Opinion
July 21, 1994
Appeal from the Supreme Court, Bronx County (John P. Collins, J.).
At about 1:15 A.M. on the morning of November 22, 1990, as they drove north on Park Avenue in the vicinity of 182nd Street in the Bronx, two uniformed police officers heard a volley of gunshots coming from somewhere in front of them. As they proceeded in the direction of the shots, they observed defendant run out of a building at the corner of 185th Street and Park Avenue. As he ran in their direction, the officers saw defendant look in their direction, stop short, turn and run north on Park Avenue before turning east on 185th Street. The officers briefly gave chase in their patrol car until defendant ran into a vacant lot, whereupon one officer got out and chased defendant on foot into the lot where he saw defendant remove a handgun as he ran and throw it into some bushes. Defendant was cornered shortly thereafter hiding in some other bushes and, as he was seized, he called out: "Lynch [the officer], this is Blackwell. Don't hit me. Don't hit me." A subsequent search of the bushes turned up a loaded .38 handgun with three spent shells. When Officer Lynch then asked a colleague to ascertain whether there had been a shooting or other incident in the area, defendant, who was standing nearby, said: "Lynch, I fired those shots earlier, I didn't fire them now." In a search incident to defendant's arrest two tinfoil packages of what appeared to be cocaine were found in his pants pocket.
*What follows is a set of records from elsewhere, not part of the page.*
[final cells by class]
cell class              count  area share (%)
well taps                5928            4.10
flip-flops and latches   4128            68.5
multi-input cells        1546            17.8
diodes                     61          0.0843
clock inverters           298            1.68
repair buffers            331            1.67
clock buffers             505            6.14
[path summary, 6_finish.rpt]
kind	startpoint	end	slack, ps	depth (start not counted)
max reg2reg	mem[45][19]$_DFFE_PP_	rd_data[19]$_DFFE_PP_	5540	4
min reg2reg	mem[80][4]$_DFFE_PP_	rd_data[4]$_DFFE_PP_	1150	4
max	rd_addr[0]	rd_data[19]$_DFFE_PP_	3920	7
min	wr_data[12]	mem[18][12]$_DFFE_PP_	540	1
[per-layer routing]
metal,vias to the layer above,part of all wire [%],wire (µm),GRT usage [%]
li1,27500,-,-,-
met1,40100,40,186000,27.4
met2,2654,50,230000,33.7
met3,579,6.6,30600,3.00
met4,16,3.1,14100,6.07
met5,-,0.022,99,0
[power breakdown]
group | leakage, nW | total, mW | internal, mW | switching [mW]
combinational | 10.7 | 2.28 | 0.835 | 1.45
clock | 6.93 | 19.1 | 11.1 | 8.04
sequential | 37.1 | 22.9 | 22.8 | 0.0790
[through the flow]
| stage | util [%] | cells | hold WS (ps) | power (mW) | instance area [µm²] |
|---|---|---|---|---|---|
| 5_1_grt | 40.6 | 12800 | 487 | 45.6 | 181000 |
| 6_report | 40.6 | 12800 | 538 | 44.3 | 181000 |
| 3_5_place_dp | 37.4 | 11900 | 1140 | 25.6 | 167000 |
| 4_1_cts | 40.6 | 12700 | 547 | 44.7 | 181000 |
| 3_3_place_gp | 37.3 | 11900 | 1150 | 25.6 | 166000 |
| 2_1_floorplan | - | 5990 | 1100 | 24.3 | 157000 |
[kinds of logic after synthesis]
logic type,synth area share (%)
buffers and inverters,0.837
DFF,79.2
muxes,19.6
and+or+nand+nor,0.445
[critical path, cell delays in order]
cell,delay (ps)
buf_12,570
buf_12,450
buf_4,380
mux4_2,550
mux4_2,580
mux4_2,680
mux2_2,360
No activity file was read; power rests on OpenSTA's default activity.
### config.mk
export PLATFORM = sky130hd
export DESIGN_NAME = postfix_stack_evaluator_core
export DESIGN_NICKNAME = d
export VERILOG_FILES = /design/src/rtl/pse_pkg.sv /design/src/rtl/pse_fifo.sv /design/src/rtl/pse_divider.sv /design/src/rtl/pse_exec.sv /design/src/rtl/postfix_stack_evaluator_core.sv
export SDC_FILE = /design/constraint.sdc
export NUM_CORES = 2
export LEC_CHECK = 0
export ABC_CLOCK_PERIOD_IN_PS = 11300
export BUFFER_PORTS_ARGS = -buffer_cell sky130_fd_sc_hd__buf_4
export CAP_MARGIN = 20
export CORE_ASPECT_RATIO = 1.1
export CORE_MARGIN = 4
export CORE_UTILIZATION = 35
export CTS_CLUSTER_SIZE = 20
export DETAILED_ROUTE_END_ITERATION = 10
export RECOVER_POWER = 50
export SETUP_SLACK_MARGIN = 0.3
export SYNTH_ARGS = -nofsm -noshare
export SYNTH_HDL_FRONTEND = slang
export SYNTH_SLANG_ARGS = --single-unit
### constraint.sdc
create_clock -name clk_i -period 11.3 [get_ports clk_i]
set_input_delay 2.26 -clock clk_i [delete_from_list [all_inputs] [get_ports clk_i]]
set_output_delay 2.26 -clock clk_i [all_outputs]
set_load 0.005 [all_outputs]
### src/rtl/pse_pkg.sv
// ----------------------------------------------------------------------------
// pse_pkg: shared types and codes of the postfix stack evaluator
// Token and result structs, operation and error codes.
// ----------------------------------------------------------------------------
package pse_pkg;

  localparam int unsigned OpW  = 3;
  localparam int unsigned ErrW = 3;
  localparam int unsigned ValW = 32;

  typedef enum logic [OpW-1:0] {
    OP_PUSH   = 3'd0,
    OP_ADD    = 3'd1,
    OP_SUB    = 3'd2,
    OP_MUL    = 3'd3,
    OP_DIV    = 3'd4,
    OP_IGNORE = 3'd5,
    OP_RSV6   = 3'd6,
    OP_RSV7   = 3'd7
  } op_e;

  typedef enum logic [ErrW-1:0] {
    ERR_NONE     = 3'd0,
    ERR_EMPTY    = 3'd1,
    ERR_LEFTOVER = 3'd2,
    ERR_MISSING  = 3'd3,
    ERR_FULL     = 3'd4,
    ERR_DIVZERO  = 3'd5
  } err_e;

  typedef struct packed {
    logic [OpW-1:0]    operation;
    logic signed [31:0] operand_value;
    logic              end_of_expression;
  } token_t;

  typedef struct packed {
    logic signed [31:0] final_value;
    logic [ErrW-1:0]   error_code;
  } result_t;

  // classified token passed from front to back
  typedef struct packed {
    op_e               op;
    logic signed [31:0] value;
    logic              last;
  } cmd_t;

endpackage

### src/rtl/pse_fifo.sv
// ----------------------------------------------------------------------------
// pse_fifo: small register queue of classified tokens
// Decouples the token front end from the execution back end.
// ----------------------------------------------------------------------------
module pse_fifo #(
  parameter int unsigned Depth = 2
) (
  input  logic           clk_i,
  input  logic           rst_ni,
  input  logic           wr_i,
  input  pse_pkg::cmd_t  wdata_i,
  output logic           full_o,
  input  logic           rd_i,
  output pse_pkg::cmd_t  rdata_o,
  output logic           empty_o
);
  localparam int unsigned AW = (Depth > 1) ? $clog2(Depth) : 1;

  pse_pkg::cmd_t     mem_q [Depth];
  logic [AW-1:0]     wp_q, rp_q;
  logic [AW:0]       cnt_q;

  assign full_o  = (cnt_q == (AW+1)'(Depth));
  assign empty_o = (cnt_q == '0);
  assign rdata_o = mem_q[rp_q];

  always_ff @(posedge clk_i) begin
    if (wr_i && !full_o) mem_q[wp_q] <= wdata_i;
  end

  always_ff @(posedge clk_i or negedge rst_ni) begin
    if (!rst_ni) begin
      wp_q <= '0; rp_q <= '0; cnt_q <= '0;
    end else begin
      if (wr_i && !full_o)
        wp_q <= (wp_q == AW'(Depth-1)) ? '0 : wp_q + 1'b1;
      if (rd_i && !empty_o)
        rp_q <= (rp_q == AW'(Depth-1)) ? '0 : rp_q + 1'b1;
      cnt_q <= cnt_q + (AW+1)'(wr_i && !full_o) - (AW+1)'(rd_i && !empty_o);
    end
  end
endmodule

### src/rtl/pse_divider.sv
// ----------------------------------------------------------------------------
// pse_divider: bit-serial signed fixed-point divider
// Computes (a << FracBits) / b truncated toward zero, saturated to 32 bits.
// ----------------------------------------------------------------------------
module pse_divider #(
  parameter int unsigned FracBits = 16
) (
  input  logic               clk_i,
  input  logic               rst_ni,
  input  logic               start_i,
  input  logic signed [31:0] a_i,
  input  logic signed [31:0] b_i,
  output logic               done_o,
  output logic signed [31:0] q_o
);
  localparam int unsigned NW = 32 + FracBits;   // dividend magnitude width
  localparam int unsigned CW = $clog2(NW + 1);

  logic [NW-1:0] num_q;
  logic [32:0]   rem_q;
  logic [31:0]   den_q;
  logic          neg_q, busy_q;
  logic [CW-1:0] cnt_q;
  logic [32:0]   rem_sh, rem_sub;
  logic [NW:0]   qmag;

  assign rem_sh  = {rem_q[31:0], num_q[NW-1]};
  assign rem_sub = rem_sh - {1'b0, den_q};

  always_ff @(posedge clk_i or negedge rst_ni) begin
    if (!rst_ni) begin
      busy_q <= 1'b0; done_o <= 1'b0; cnt_q <= '0;
    end else begin
      done_o <= 1'b0;
      if (start_i) begin
        busy_q <= 1'b1;
        cnt_q  <= CW'(NW);
      end else if (busy_q) begin
        cnt_q <= cnt_q - 1'b1;
        if (cnt_q == CW'(1)) begin
          busy_q <= 1'b0;
          done_o <= 1'b1;
        end
      end
    end
  end

  always_ff @(posedge clk_i) begin
    if (start_i) begin
      num_q <= NW'(a_i[31] ? 33'(-{a_i[31], a_i}) : 33'({1'b0, a_i})) << FracBits;
      den_q <= b_i[31] ? 32'(-b_i) : b_i;
      rem_q <= '0;
      neg_q <= a_i[31] ^ b_i[31];
    end else if (busy_q) begin
      if (!rem_sub[32]) begin
        rem_q <= rem_sub;
        num_q <= {num_q[NW-2:0], 1'b1};
      end else begin
        rem_q <= rem_sh;
        num_q <= {num_q[NW-2:0], 1'b0};
      end
    end
  end

  // num_q holds the quotient magnitude after the last step
  always_comb begin
    qmag = {1'b0, num_q};
    if (neg_q) begin
      if (qmag > (NW+1)'(33'h080000000)) q_o = 32'sh80000000;
      else q_o = 32'(-qmag);
    end else begin
      if (qmag > (NW+1)'(32'h7fffffff)) q_o = 32'sh7fffffff;
      else q_o = qmag[31:0];
    end
  end
endmodule
`src/rtl/sts_pkg.sv`:
```
// Shared codes, field widths and types of the sorted table search block.
`timescale 1ns / 1ps
`default_nettype none

package sts_pkg;

	localparam int CmdWidth  = 2;
	localparam int WordWidth = 32;
	localparam int ModeWidth = 2;
	localparam int PosWidth  = 10;

	localparam logic [CmdWidth-1:0] CMD_CLEAR  = 2'd0;
	localparam logic [CmdWidth-1:0] CMD_APPEND = 2'd1;
	localparam logic [CmdWidth-1:0] CMD_SEARCH = 2'd2;

	localparam logic [ModeWidth-1:0] MODE_FIRST = 2'd1;
	localparam logic [ModeWidth-1:0] MODE_LAST  = 2'd2;

	typedef struct packed {
		logic                found;
		logic [PosWidth-1:0] position;
	} sts_result_t;

	typedef struct packed {
		logic eq;
		logic gt;
	} sts_cmp_t;

endpackage

`default_nettype wire

```
`src/rtl/sts_cmp.sv`:
```
// Shared signed comparator that sets a table entry against the search key.
`timescale 1ns / 1ps
`default_nettype none

module sts_cmp #(
	parameter int WIDTH = 32
) (
	input  wire logic [WIDTH-1:0] probe,
	input  wire logic [WIDTH-1:0] key,
	output sts_pkg::sts_cmp_t     result
);

	import sts_pkg::*;

	always_comb begin
		result.eq = (probe == key);
		result.gt = ($signed(probe) > $signed(key));
	end

endmodule

`default_nettype wire

```
`src/rtl/sts_ctrl.sv`:
```
// Command sequencer: table fill count, append writes and the bisection loop.
`timescale 1ns / 1ps
`default_nettype none

module sts_ctrl #(
	parameter int TABLE_DEPTH = 1024,
	parameter int DATA_WIDTH  = 32
) (
	input  wire logic                            clk,
	input  wire logic                            arst_n,
	input  wire logic                            in_valid,
	output logic                                 in_stall,
	input  wire logic [sts_pkg::CmdWidth-1:0]    cmd,
	input  wire logic [DATA_WIDTH-1:0]           word,
	input  wire logic [sts_pkg::ModeWidth-1:0]   match_mode,
	output logic                                 mem_we,
	output logic [$clog2(TABLE_DEPTH)-1:0]       mem_waddr,
	output logic [$clog2(TABLE_DEPTH)-1:0]       mem_raddr,
	input  wire logic [DATA_WIDTH-1:0]           mem_rdata,
	input  wire logic                            out_free,
	output logic                                 res_load,
	output sts_pkg::sts_result_t                 res
);

	import sts_pkg::*;

	localparam int AW = $clog2(TABLE_DEPTH);
	localparam int CW = $clog2(TABLE_DEPTH + 1);
	localparam logic [CW-1:0] DEPTH_C = CW'(TABLE_DEPTH);
	localparam logic [CW-1:0] ONE_C   = CW'(1);

	typedef enum logic [1:0] {
		ST_IDLE,
		ST_READ,
		ST_CMP,
		ST_DONE
	} state_t;

	state_t                 state_q;
	logic [CW-1:0]          count_q;
	logic [CW-1:0]          lo_q;
	logic [CW-1:0]          hi_q;
	logic [CW-1:0]          mid_q;
	logic [DATA_WIDTH-1:0]  key_q;
	logic [ModeWidth-1:0]   mode_q;
	logic                   hit_q;
	logic [CW-1:0]          pos_q;

	logic [CW-1:0]          mid;
	logic [CW-1:0]          lo_nx;
	logic [CW-1:0]          hi_nx;
	logic                   stop_nx;
	logic [CW+PosWidth-1:0] pos_ext;
	sts_cmp_t               cmp;

	sts_cmp #(
		.WIDTH(DATA_WIDTH)
	) u_cmp (
		.probe (mem_rdata),
		.key   (key_q),
		.result(cmp)
	);

	assign mid       = lo_q + ((hi_q - ONE_C - lo_q) >> 1);
	assign mem_raddr = mid[AW-1:0];
	assign mem_waddr = count_q[AW-1:0];
	assign mem_we    = (state_q == ST_IDLE) && in_valid && (cmd == CMD_APPEND)
		&& (count_q < DEPTH_C);
	assign in_stall  = (state_q != ST_IDLE);
	assign res_load  = (state_q == ST_DONE) && out_free;
	assign pos_ext   = {{PosWidth{1'b0}}, pos_q};

	always_comb begin
		res.found    = hit_q;
		res.position = pos_ext[PosWidth-1:0];
	end

	always_comb begin
		lo_nx   = lo_q;
		hi_nx   = hi_q;
		stop_nx = 1'b0;
		if (cmp.eq) begin
			if (mode_q == MODE_FIRST) begin
				hi_nx = mid_q;
			end else if (mode_q == MODE_LAST) begin
				lo_nx = mid_q + ONE_C;
			end else begin
				stop_nx = 1'b1;
			end
		end else if (cmp.gt) begin
			hi_nx = mid_q;
		end else begin
			lo_nx = mid_q + ONE_C;
		end
	end

	always_ff @(posedge clk or negedge arst_n) begin
		if (!arst_n) begin
			state_q <= ST_IDLE;
			count_q <= '0;
			lo_q    <= '0;
			hi_q    <= '0;
			mid_q   <= '0;
			key_q   <= '0;
			mode_q  <= '0;
			hit_q   <= 1'b0;
			pos_q   <= '0;
		end else begin
			case (state_q)
				ST_IDLE: begin
					if (in_valid) begin
						case (cmd)
							CMD_CLEAR: begin
								count_q <= '0;
							end
							CMD_APPEND: begin
								if (count_q < DEPTH_C) begin
									count_q <= count_q + ONE_C;
								end
							end
							CMD_SEARCH: begin
								key_q   <= word;
								mode_q  <= match_mode;
								lo_q    <= '0;
								hi_q    <= count_q;
								hit_q   <= 1'b0;
								pos_q   <= '0;
								state_q <= (count_q == '0) ? ST_DONE : ST_READ;
							end
							default: begin
							end
						endcase
					end
				end
				ST_READ: begin
					mid_q   <= mid;
					state_q <= ST_CMP;
				end
				ST_CMP: begin
					if (cmp.eq) begin
						hit_q <= 1'b1;
						pos_q <= mid_q;
					end
					lo_q    <= lo_nx;
					hi_q    <= hi_nx;
					state_q <= (stop_nx || (lo_nx >= hi_nx)) ? ST_DONE : ST_READ;
				end
				ST_DONE: begin
					if (out_free) begin
						state_q <= ST_IDLE;
					end
				end
				default: begin
					state_q <= ST_IDLE;
				end
			endcase
		end
	end

endmodule

`default_nettype wire

```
The hearing court granted suppression, finding that although People v. Leung ( 68 N.Y.2d 734) permitted the police to pursue a person who fled upon their approach, the total circumstances would not lead a reasonable man to a reasonable suspicion that defendant had been firing the shots or that he had or was about to commit a crime. We disagree.
Clearly, when the officers heard the sound of gunshots, they had reasonable suspicion that criminal activity was at hand. Shortly thereafter, according to Officer Lynch's testimony at the suppression hearing, when the officers saw defendant run from a building in the vicinity of where the shots had come from, their intention was "[j]ust to stop him and find out what he's doing in the area, why he was running from the building." This was an objective, credible reason for approaching defendant to ask for information (see, People v. Jones, 118 A.D.2d 86, 92, affd 69 N.Y.2d 853). As in Leung (supra), there is no evidence that, prior to defendant's flight, the police did anything more than approach him by continuing in the direction they were already driving. Only when defendant, upon seeing them approach in their marked patrol car, stopped on a dime, turned and fled did the officers pursue him. Given the circumstances, the officers would have been, at a minimum, remiss in their duties if they had failed to follow defendant and elicit whether he was connected in any way with the shots. Moreover, their action was entirely proper inasmuch as the police may pursue a fleeing subject if they have a reasonable suspicion that he has committed or is about to commit a crime (People v. Jackson, 190 A.D.2d 542, 543 [citing People v. Martinez, 80 N.Y.2d 444], lv denied 81 N.Y.2d 1015).
Indeed, in People v. Sloan ( 178 A.D.2d 624, 625, lv denied 79 N.Y.2d 953), "[t]he sound of a gunshot, information from civilians that the shot had come from the direction of the defendant, and the defendant's immediate flight from the approaching officer gave rise to a reasonable suspicion sufficient to justify the police to pursue and to stop and detain the defendant [citations omitted]. The gun, which was abandoned by the defendant while he was being pursued, was properly seized as its abandonment and recovery were not the result of any unlawful police action." The only difference between this case and Sloan is that the officers here relied upon their own senses in determining the direction of the shots rather than asking a couple of passersby if they heard a shot whereupon the couple pointed to a group of five males, including Sloan. Such factual difference is legally insignificant. Moreover, once the pursuing officer saw defendant throw away the gun, reasonable suspicion evolved into probable cause to arrest.
Suppression should also have been denied with regard to both the narcotics found on defendant's person, the seizure of which was clearly incidental to a lawful arrest, and defendant's spontaneous statements made to the police.
Concur — Wallach, Kupferman and Ross, JJ.
Murphy, P.J., dissents and would affirm for the reasons stated by Collins, J.